Platzeck kritisiert Flath in Debatte um Gleichsetzung von Linkspartei und NPD

    Cottbus (ots) - Brandenburgs Ministerpräsident Matthias Platzeck (SPD) hat sich in die von Sachsens CDU-Landtagsfraktionschef Steffen Flath entfachte Debatte zur Gleichbehandlung von Linkspartei und rechtsextremer NPD eingeschaltet. "Wer NPD und Linke in einen Topf haut, der verlässt jede vernünftige Argumentationsbasis", sagte Platzeck der in Cottbus erscheinenden "Lausitzer Rundschau" (Freitagausgabe).

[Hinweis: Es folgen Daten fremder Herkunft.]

<file path="/design/flow/design.v">
`timescale 1ns / 1ps
module Game(
input wire 			clk,
input wire[21:0]	counter,
input wire[3:0] 	state,
output reg[2:0]   	pos,
output reg[10:0] Cmarry,
output reg[10:0] Rmarry,
input wire[3:0] MOGU,
input wire[10:0] C1,
input wire[10:0] C2,
input wire[10:0] C3,
input wire[10:0] C4,
input wire[10:0] R1,
input wire[10:0] R2,
input wire[10:0] R3,
input wire[10:0] R4,
output reg[3:0] MM,
output reg inspire,
output reg lose,
output reg win,
output reg[7:0] score
    );
parameter BW = 240;
parameter BH = 180;
parameter MW = 24;
parameter MH = 50;
parameter MGMW = 16;
parameter MGMH = 16;
reg up;
reg up_move;
reg up_finish;
reg inspire_temp;
initial begin
	up<=0;
	up_move<=0;
	up_finish<=0;
	inspire<=0;
	MM<=0;
	lose=0;
	win=0;
	score=0;
end
always@(posedge clk) begin	
   inspire_temp <= inspire;
	if(inspire_temp != inspire && inspire == 1)
	    MM<=MOGU;
	if(MM == 0) inspire <= 1;
   if(state!=4'b1010) begin
	if(up_move == 1) begin
		if(counter == 2000000) begin
		   if(up_finish == 0) begin
			case(Rmarry)
			110:Rmarry <= Rmarry - 15;
			95:Rmarry <= Rmarry - 12;
			83:Rmarry <= Rmarry - 9;
			74:Rmarry <= Rmarry - 6;
			68:Rmarry <= Rmarry - 3;
			65:up_finish <= 1;
			endcase 
			end 
			else begin
			case(Rmarry)
			110:begin 
				up_move <= 0;
				up_finish <= 0;
				if(pos == 3'b011) pos <= 3'b010;
				else 					pos <= 3'b000;
			end
			95:Rmarry <= Rmarry + 15;
			83:Rmarry <= Rmarry + 12;
			74:Rmarry <= Rmarry + 9;
			68:Rmarry <= Rmarry + 6;
			65:Rmarry <= Rmarry + 3;
			endcase 
			end 
			if(pos == 3'b011) begin 
				if(Cmarry+MW<BW) Cmarry <= Cmarry + 5;
			end
			else 
				if(Cmarry>5) Cmarry <= Cmarry - 5;
			if(MM[0] == 1 && Rmarry+MH+2>R1 && ((Cmarry > C1+2 && Cmarry< C1+MGMW-2) || (Cmarry+2 < C1 && Cmarry+MW-2> C1))) begin
				if(up_finish == 1) begin
				MM[0] <= 0;
				if(score<8'b10011001) begin
					if(score[3:0] == 4'b1001) begin
						score[7:4] = score[7:4] + 1;
						score[3:0] = 0;
					end
					else score[3:0] = score[3:0] + 1;
				end 
				end
				else lose = 1;
			end
			if(MM[1] == 1 && Rmarry+MH+2>R2 && ((Cmarry > C2+2 && Cmarry< C2+MGMW-2) || (Cmarry+2 < C2 && Cmarry+MW-2> C2))) begin
				if(up_finish == 1) begin
				MM[1] <= 0;
				if(score<8'b10011001) begin
					if(score[3:0] == 4'b1001) begin
						score[7:4] = score[7:4] + 1;
						score[3:0] = 0;
					end
					else score[3:0] = score[3:0] + 1;
				end 
				end
				else lose = 1;
			end
			if(MM[2] == 1 && Rmarry+MH+2>R3 && ((Cmarry > C3+2 && Cmarry< C3+MGMW-2) || (Cmarry+2 < C3 && Cmarry+MW-2> C3))) begin
				if(up_finish == 1) begin
				MM[2] <= 0;
				if(score<8'b10011001) begin
					if(score[3:0] == 4'b1001) begin
						score[7:4] = score[7:4] + 1;
						score[3:0] = 0;
					end
					else score[3:0] = score[3:0] + 1;
				end 
				end
				else lose = 1;
			end
			if(MM[3] == 1 && Rmarry+MH+2>R4 && ((Cmarry > C4+2 && Cmarry< C4+MGMW-2) || (Cmarry+2 < C4 && Cmarry+MW-2> C4))) begin
				if(up_finish == 1) begin
				MM[3] <= 0;
				if(score<8'b10011001) begin
					if(score[3:0] == 4'b1001) begin
						score[7:4] = score[7:4] + 1;
						score[3:0] = 0;
					end
					else score[3:0] = score[3:0] + 1;
				end 
				end
				else lose = 1;
			end
			if(MM == 0) inspire <= 0;
		end
	end
	else if(up==1) begin
		if(counter==2000000)begin
		   if(up_finish == 0) begin
			case(Rmarry)
			110:Rmarry <= Rmarry - 15;
			95:Rmarry <= Rmarry - 12;
			83:Rmarry <= Rmarry - 9;
			74:Rmarry <= Rmarry - 6;
			68:Rmarry <= Rmarry - 3;
			65:up_finish <= 1;
			endcase 
			end 
			else begin
			case(Rmarry)
			110:begin up <= 0; up_finish <= 0; end
			95:Rmarry <= Rmarry + 15;
			83:Rmarry <= Rmarry + 12;
			74:Rmarry <= Rmarry + 9;
			68:Rmarry <= Rmarry + 6;
			65:Rmarry <= Rmarry + 3;
			endcase 
			end 
			if(MM[0] == 1 && Rmarry+MH+2>R1 && ((Cmarry > C1+2 && Cmarry< C1+MGMW-2) || (Cmarry+2 < C1 && Cmarry+MW-2> C1))) begin
				if(up_finish == 1) begin
				MM[0] <= 0;
				if(score<8'b10011001) begin
					if(score[3:0] == 4'b1001) begin
						score[7:4] = score[7:4] + 1;
						score[3:0] = 0;
					end
					else score[3:0] = score[3:0] + 1;
				end 
				end
				else lose = 1;
			end
			if(MM[1] == 1 && Rmarry+MH+2>R2 && ((Cmarry > C2+2 && Cmarry< C2+MGMW-2) || (Cmarry+2 < C2 && Cmarry+MW-2> C2))) begin
				if(up_finish == 1) begin
				MM[1] <= 0;
				if(score<8'b10011001) begin
					if(score[3:0] == 4'b1001) begin
						score[7:4] = score[7:4] + 1;
						score[3:0] = 0;
					end
					else score[3:0] = score[3:0] + 1;
				end 
				end
				else lose = 1;
			end
			if(MM[2] == 1 && Rmarry+MH+2>R3 && ((Cmarry > C3+2 && Cmarry< C3+MGMW-2) || (Cmarry+2 < C3 && Cmarry+MW-2> C3))) begin
				if(up_finish == 1) begin
				MM[2] <= 0;
				if(score<8'b10011001) begin
					if(score[3:0] == 4'b1001) begin
						score[7:4] = score[7:4] + 1;
						score[3:0] = 0;
					end
					else score[3:0] = score[3:0] + 1;
				end 
				end
				else lose = 1;
			end
			if(MM[3] == 1 && Rmarry+MH+2>R4 && ((Cmarry > C4+2 && Cmarry< C4+MGMW-2) || (Cmarry+2 < C4 && Cmarry+MW-2> C4))) begin
				if(up_finish == 1) begin
				MM[3] <= 0;
				if(score<8'b10011001) begin
					if(score[3:0] == 4'b1001) begin
						score[7:4] = score[7:4] + 1;
						score[3:0] = 0;
					end
					else score[3:0] = score[3:0] + 1;
				end 
				end
				else lose = 1;
			end
			if(MM == 0) inspire <= 0;
		end
	end
	else if(state != 4'b0000) begin
		case(state)
			4'b0010: begin
				pos <= 3'b000;
				Rmarry <= 110;
			end
			4'b0011: begin
			   Rmarry <= 110;
			   if(Cmarry>5) begin
			       if(counter==0) begin
						pos <= 3'b001;
						Cmarry <= Cmarry - 5;
					 end
				    if(counter==2000000) pos <= 3'b000;
				 end
			end
			4'b0100: begin
				pos <= 3'b010;
				Rmarry <= 110;
			end
			4'b0101: begin
			   Rmarry <= 110;
				if(Cmarry+MW<BW) begin
					if(counter==0) begin
						pos <= 3'b011;
						Cmarry <= Cmarry + 5;
					end
					if(counter==2000000) pos <= 3'b010;
				end
			end
			4'b1000: begin
			   up<=1;
				if(pos == 3'b001) pos <= 3'b000;
				else if(pos == 3'b011) pos <= 3'b010;
			end
			4'b0111: begin
				up_move <= 1;
				pos <= 3'b011;
			end
			4'b0110: begin
				up_move <= 1;
				pos <= 3'b001;
			end
		endcase 
			if(MM[0] == 1 && Rmarry+MH>R1 && ((Cmarry+5 > C1 && Cmarry+5< C1+MGMW) || (Cmarry < C1 && Cmarry+MW-5> C1))) begin
				 lose = 1;
			end
			if(MM[1] == 1 && Rmarry+MH>R2 && ((Cmarry+5 > C2 && Cmarry+5< C2+MGMW) || (Cmarry < C2 && Cmarry+MW-5> C2))) begin
				lose = 1;
			end
			if(MM[2] == 1 && Rmarry+MH>R3 && ((Cmarry+5 > C3 && Cmarry+5< C3+MGMW) || (Cmarry < C3 && Cmarry+MW-5> C3))) begin
				lose = 1;
			end
			if(MM[3] == 1 && Rmarry+MH>R4 && ((Cmarry+5 > C4 && Cmarry+5< C4+MGMW) || (Cmarry < C4 && Cmarry+MW-5> C4))) begin
			   lose = 1;
			end
	end 
	else begin
	   lose=0;
	   win=0;
	   score=0;
	   Cmarry <= 1;
		Rmarry <= 110;
		pos <= 010;
		MM <= 0;
		inspire <= 0;
	end
   end 
end
endmodule
</file>
<file path="/design/flow/run.sh">
#!/bin/bash
# OpenROAD 26Q1-2900-gdf79404cd8, Yosys 0.63+post, stock flow scripts
make -C /OpenROAD-flow-scripts/flow DESIGN_CONFIG=/design/flow/config.mk WORK_HOME=/design/flow/orfs finish
</file>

    Er könne nur davor warnen, nach einem so groben Schema vorzugehen wie das Flath tue, betonte der Vorsitzende der brandenburgischen SPD. Zwar könne man kritisch zur Linkspartei stehen: "Aber sie ist hier bei uns eine Partei des demokratischen Spektrums, und das sind die Nazis nicht. Auf so einem unsinnigen Vergleich eine Kampagne aufzubauen, halte ich für nachgerade gefährlich", sagte Platzeck mit Blick auf die von der Bundes-CDU für das Wahljahr 2009 geplante Kampagne gegen DDR-Nostalgie.